PubMed | Medical University of ViennaVienna and Medical University of Vienna
Type: | Journal: Frontiers in neuroanatomy | Year: 2016
Diffusion tensor imaging (DTI) and tractography offer the unique possibility to visualize the developing white matter macroanatomy of the human fetal brain in vivo and in utero and are currently under investigation for their potential use in the diagnosis of developmental pathologies of the human central nervous system. However, in order to establish in utero DTI as a clinical imaging tool, an independent comparison between macroscopic imaging and microscopic histology data in the same subject is needed. The present study aimed to cross-validate normal as well as abnormal in utero tractography results of commissural and internal capsule fibers in human fetal brains using postmortem histological structure tensor (ST) analysis. In utero tractography findings from two structurally unremarkable and five abnormal fetal brains were compared to the results of postmortem ST analysis applied to digitalized whole hemisphere sections of the same subjects. An approach to perform ST-based deterministic tractography in histological sections was implemented to overcome limitations in correlating in utero tractography to postmortem histology data. ST analysis and histology-based tractography of fetal brain sections enabled the direct assessment of the anisotropic organization and main fiber orientation of fetal telencephalic layers on a micro- and macroscopic scale, and validated in utero tractography results of corpus callosum and internal capsule fiber tracts.

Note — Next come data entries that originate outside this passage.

`src/rtl/sbb_pkg.sv`:
```
package sbb_pkg;
  typedef enum logic {PH_LOW, PH_HIGH} gen_phase_e;

  // one-cycle falling edge between a delayed and a current sample
  function automatic logic fell(input logic prev, input logic cur);
    return prev & ~cur;
  endfunction

  // number of unread entries from wrapping pointers (one extra wrap bit)
  function automatic int unsigned fill_level(input int unsigned wp,
                                             input int unsigned rp,
                                             input int unsigned depth);
    return (wp + 2 * depth - rp) % (2 * depth);
  endfunction
endpackage

```
`src/rtl/sbb_sync.sv`:
```
module sbb_sync #(
  parameter int W      = 2,
  parameter int STAGES = 2
) (
  input  logic         clk,
  input  logic         rst_n,
  input  logic [W-1:0] d,
  output logic [W-1:0] q
);
  logic [W-1:0] st [STAGES];

  for (genvar s = 0; s < STAGES; s++) begin : g_stage
    if (s == 0) begin : g_first
      always_ff @(posedge clk or negedge rst_n)
        if (!rst_n) st[0] <= '0;
        else        st[0] <= d;
    end else begin : g_next
      always_ff @(posedge clk or negedge rst_n)
        if (!rst_n) st[s] <= '0;
        else        st[s] <= st[s-1];
    end
  end

  assign q = st[STAGES-1];
endmodule

```
`src/rtl/sbb_store.sv`:
```
module sbb_store #(
  parameter int DEPTH = 16
) (
  input  logic                     clk,
  input  logic                     rst_n,
  input  logic                     clr,
  input  logic                     wr_vld,
  input  logic                     wr_bit,
  input  logic                     sync_hit,
  input  logic                     adv,
  output logic                     rd_bit,
  output logic                     rdy,
  output logic                     ovf,
  output logic                     armed,
  output logic [$clog2(DEPTH):0]   occ,
  output logic                     store_ev,
  output logic                     drop_ev
);
  localparam int AW = $clog2(DEPTH);

  logic [AW:0] wp, rp;
  logic        mem [DEPTH];
  logic        arm_now, full, empty, pop_ev;

  assign occ     = AW'(0) == 0 ? (AW+1)'(sbb_pkg::fill_level(int'(wp), int'(rp), DEPTH)) : '0;
  assign full    = (occ == (AW+1)'(DEPTH));
  assign empty   = (wp == rp);
  assign arm_now = armed | (wr_vld & sync_hit);

  assign store_ev = wr_vld & arm_now & ~full & ~clr;
  assign drop_ev  = wr_vld & arm_now &  full & ~clr;
  assign pop_ev   = adv & ~empty & ~clr;

  always_ff @(posedge clk or negedge rst_n) begin
    if (!rst_n) begin
      wp    <= '0;
      rp    <= '0;
      armed <= 1'b0;
      ovf   <= 1'b0;
    end else if (clr) begin
      wp    <= '0;
      rp    <= '0;
      armed <= 1'b0;
      ovf   <= 1'b0;
    end else begin
      armed <= arm_now;
      if (store_ev) wp  <= wp + 1'b1;
      if (pop_ev)   rp  <= rp + 1'b1;
      if (drop_ev)  ovf <= 1'b1;
    end
  end

  always_ff @(posedge clk)
    if (store_ev) mem[wp[AW-1:0]] <= wr_bit;

  assign rdy    = ~empty;
  assign rd_bit = empty ? 1'b0 : mem[rp[AW-1:0]];
endmodule

```
`src/rtl/sbb_reader.sv`:
```
module sbb_reader #(
  parameter int HALF_CYC = 38
) (
  input  logic clk,
  input  logic rst_n,
  input  logic clr,
  input  logic slave_s,
  input  logic hclk_s,
  input  logic rdy,
  output logic adv,
  output logic slave_fall,
  output logic clk_out,
  output logic clk_oe
);
  import sbb_pkg::*;
  localparam int CW = $clog2(HALF_CYC + 1);
  localparam logic [CW-1:0] LAST = CW'(HALF_CYC - 1);

  logic            hclk_prev;
  gen_phase_e      phase;
  logic [CW-1:0]   cnt;
  logic            m_adv;

  // slave path: edge detect on the synchronized host clock
  always_ff @(posedge clk or negedge rst_n)
    if (!rst_n) hclk_prev <= 1'b0;
    else        hclk_prev <= hclk_s;

  assign slave_fall = slave_s & fell(hclk_prev, hclk_s);

  // master path: a started high phase always completes
  always_ff @(posedge clk or negedge rst_n) begin
    if (!rst_n) begin
      phase <= PH_LOW;
      cnt   <= '0;
      m_adv <= 1'b0;
    end else if (clr) begin
      phase <= PH_LOW;
      cnt   <= '0;
      m_adv <= 1'b0;
    end else begin
      m_adv <= 1'b0;
      if (phase == PH_LOW) begin
        if (cnt != LAST)           cnt <= cnt + 1'b1;
        else if (!slave_s && rdy) begin
          phase <= PH_HIGH;
          cnt   <= '0;
        end
      end else begin
        if (cnt == LAST) begin
          phase <= PH_LOW;
          cnt   <= '0;
          m_adv <= 1'b1;
        end else begin
          cnt <= cnt + 1'b1;
        end
      end
    end
  end

  assign clk_out = (phase == PH_HIGH);
  assign clk_oe  = ~slave_s;
  assign adv     = slave_fall | m_adv;
endmodule

```
`src/rtl/sbb_readout_port.sv`:
```
module sbb_readout_port #(
  parameter int DEPTH       = 16,
  parameter int HALF_CYC    = 38,
  parameter int SYNC_STAGES = 2
) (
  input  logic clk,
  input  logic rst_n,
  input  logic clr,
  input  logic wr_vld,
  input  logic wr_bit,
  input  logic sync_hit,
  input  logic host_clk,
  input  logic mode_slave,
  output logic rdy,
  output logic rd_data,
  output logic clk_out,
  output logic clk_oe,
  output logic ovf
);
  localparam int AW = $clog2(DEPTH);

  logic [1:0]  sync_q;
  logic        slave_s, hclk_s;
  logic        adv, slave_fall, armed, store_ev, drop_ev;
  logic [AW:0] occ;

  sbb_sync #(.W(2), .STAGES(SYNC_STAGES)) u_sync (
    .clk(clk), .rst_n(rst_n), .d({mode_slave, host_clk}), .q(sync_q)
  );
  assign slave_s = sync_q[1];
  assign hclk_s  = sync_q[0];

  sbb_store #(.DEPTH(DEPTH)) u_store (
    .clk(clk), .rst_n(rst_n), .clr(clr),
    .wr_vld(wr_vld), .wr_bit(wr_bit), .sync_hit(sync_hit), .adv(adv),
    .rd_bit(rd_data), .rdy(rdy), .ovf(ovf), .armed(armed), .occ(occ),
    .store_ev(store_ev), .drop_ev(drop_ev)
  );

  sbb_reader #(.HALF_CYC(HALF_CYC)) u_reader (
    .clk(clk), .rst_n(rst_n), .clr(clr),
    .slave_s(slave_s), .hclk_s(hclk_s), .rdy(rdy),
    .adv(adv), .slave_fall(slave_fall), .clk_out(clk_out), .clk_oe(clk_oe)
  );
endmodule

```
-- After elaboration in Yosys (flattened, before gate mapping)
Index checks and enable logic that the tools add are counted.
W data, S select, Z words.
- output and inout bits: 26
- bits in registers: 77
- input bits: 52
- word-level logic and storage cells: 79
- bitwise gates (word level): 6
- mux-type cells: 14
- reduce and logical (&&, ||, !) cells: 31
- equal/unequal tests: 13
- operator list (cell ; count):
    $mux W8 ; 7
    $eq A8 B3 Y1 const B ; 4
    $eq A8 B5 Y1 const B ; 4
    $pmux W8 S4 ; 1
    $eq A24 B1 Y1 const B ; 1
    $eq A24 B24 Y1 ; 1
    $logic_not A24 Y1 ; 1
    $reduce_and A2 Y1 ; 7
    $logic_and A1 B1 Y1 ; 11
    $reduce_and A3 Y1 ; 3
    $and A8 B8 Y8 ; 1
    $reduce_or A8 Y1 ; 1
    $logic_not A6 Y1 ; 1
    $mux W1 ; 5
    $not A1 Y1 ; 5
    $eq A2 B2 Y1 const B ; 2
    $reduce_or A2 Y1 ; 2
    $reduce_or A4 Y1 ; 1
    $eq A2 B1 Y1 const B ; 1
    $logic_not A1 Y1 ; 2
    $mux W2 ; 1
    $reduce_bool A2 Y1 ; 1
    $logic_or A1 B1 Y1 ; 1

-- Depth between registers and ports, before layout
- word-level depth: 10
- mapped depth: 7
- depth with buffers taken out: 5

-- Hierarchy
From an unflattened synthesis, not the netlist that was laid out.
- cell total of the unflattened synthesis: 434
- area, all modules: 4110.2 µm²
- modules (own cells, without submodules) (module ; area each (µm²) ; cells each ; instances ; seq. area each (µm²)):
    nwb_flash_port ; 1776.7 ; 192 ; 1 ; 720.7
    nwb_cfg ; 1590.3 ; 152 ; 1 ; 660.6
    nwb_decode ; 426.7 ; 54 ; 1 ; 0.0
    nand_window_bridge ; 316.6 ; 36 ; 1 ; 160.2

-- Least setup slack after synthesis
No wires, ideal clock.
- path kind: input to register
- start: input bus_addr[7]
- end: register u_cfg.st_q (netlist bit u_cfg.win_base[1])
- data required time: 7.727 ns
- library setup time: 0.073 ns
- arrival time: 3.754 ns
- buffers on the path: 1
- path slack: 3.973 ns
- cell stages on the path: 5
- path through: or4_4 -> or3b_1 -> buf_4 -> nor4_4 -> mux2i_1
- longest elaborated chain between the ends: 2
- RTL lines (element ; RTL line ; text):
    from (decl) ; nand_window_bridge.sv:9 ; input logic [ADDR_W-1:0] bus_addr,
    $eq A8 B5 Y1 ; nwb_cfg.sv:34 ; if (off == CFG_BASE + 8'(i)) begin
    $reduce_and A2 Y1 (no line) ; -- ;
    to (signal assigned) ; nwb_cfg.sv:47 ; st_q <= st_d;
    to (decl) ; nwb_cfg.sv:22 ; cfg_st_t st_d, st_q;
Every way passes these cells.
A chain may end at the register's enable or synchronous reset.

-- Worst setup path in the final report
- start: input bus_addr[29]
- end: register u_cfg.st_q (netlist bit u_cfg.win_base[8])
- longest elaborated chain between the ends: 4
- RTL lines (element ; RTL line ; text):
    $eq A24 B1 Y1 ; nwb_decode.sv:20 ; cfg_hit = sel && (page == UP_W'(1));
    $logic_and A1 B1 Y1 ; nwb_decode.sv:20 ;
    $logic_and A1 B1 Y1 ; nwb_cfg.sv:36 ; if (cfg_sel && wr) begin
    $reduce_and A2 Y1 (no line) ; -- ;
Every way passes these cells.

Cross-validation of abnormal in utero tractography results could be achieved in four subjects with agenesis of the corpus callosum (ACC) and in two cases with malformations of internal capsule fibers. In addition, potential limitations of current DTI-based in utero tractography could be demonstrated in several brain regions. Combining the three-dimensional nature of DTI-based in utero tractography with the microscopic resolution provided by histological ST analysis may ultimately facilitate a more complete morphologic characterization of axon guidance disorders at prenatal stages of human brain development.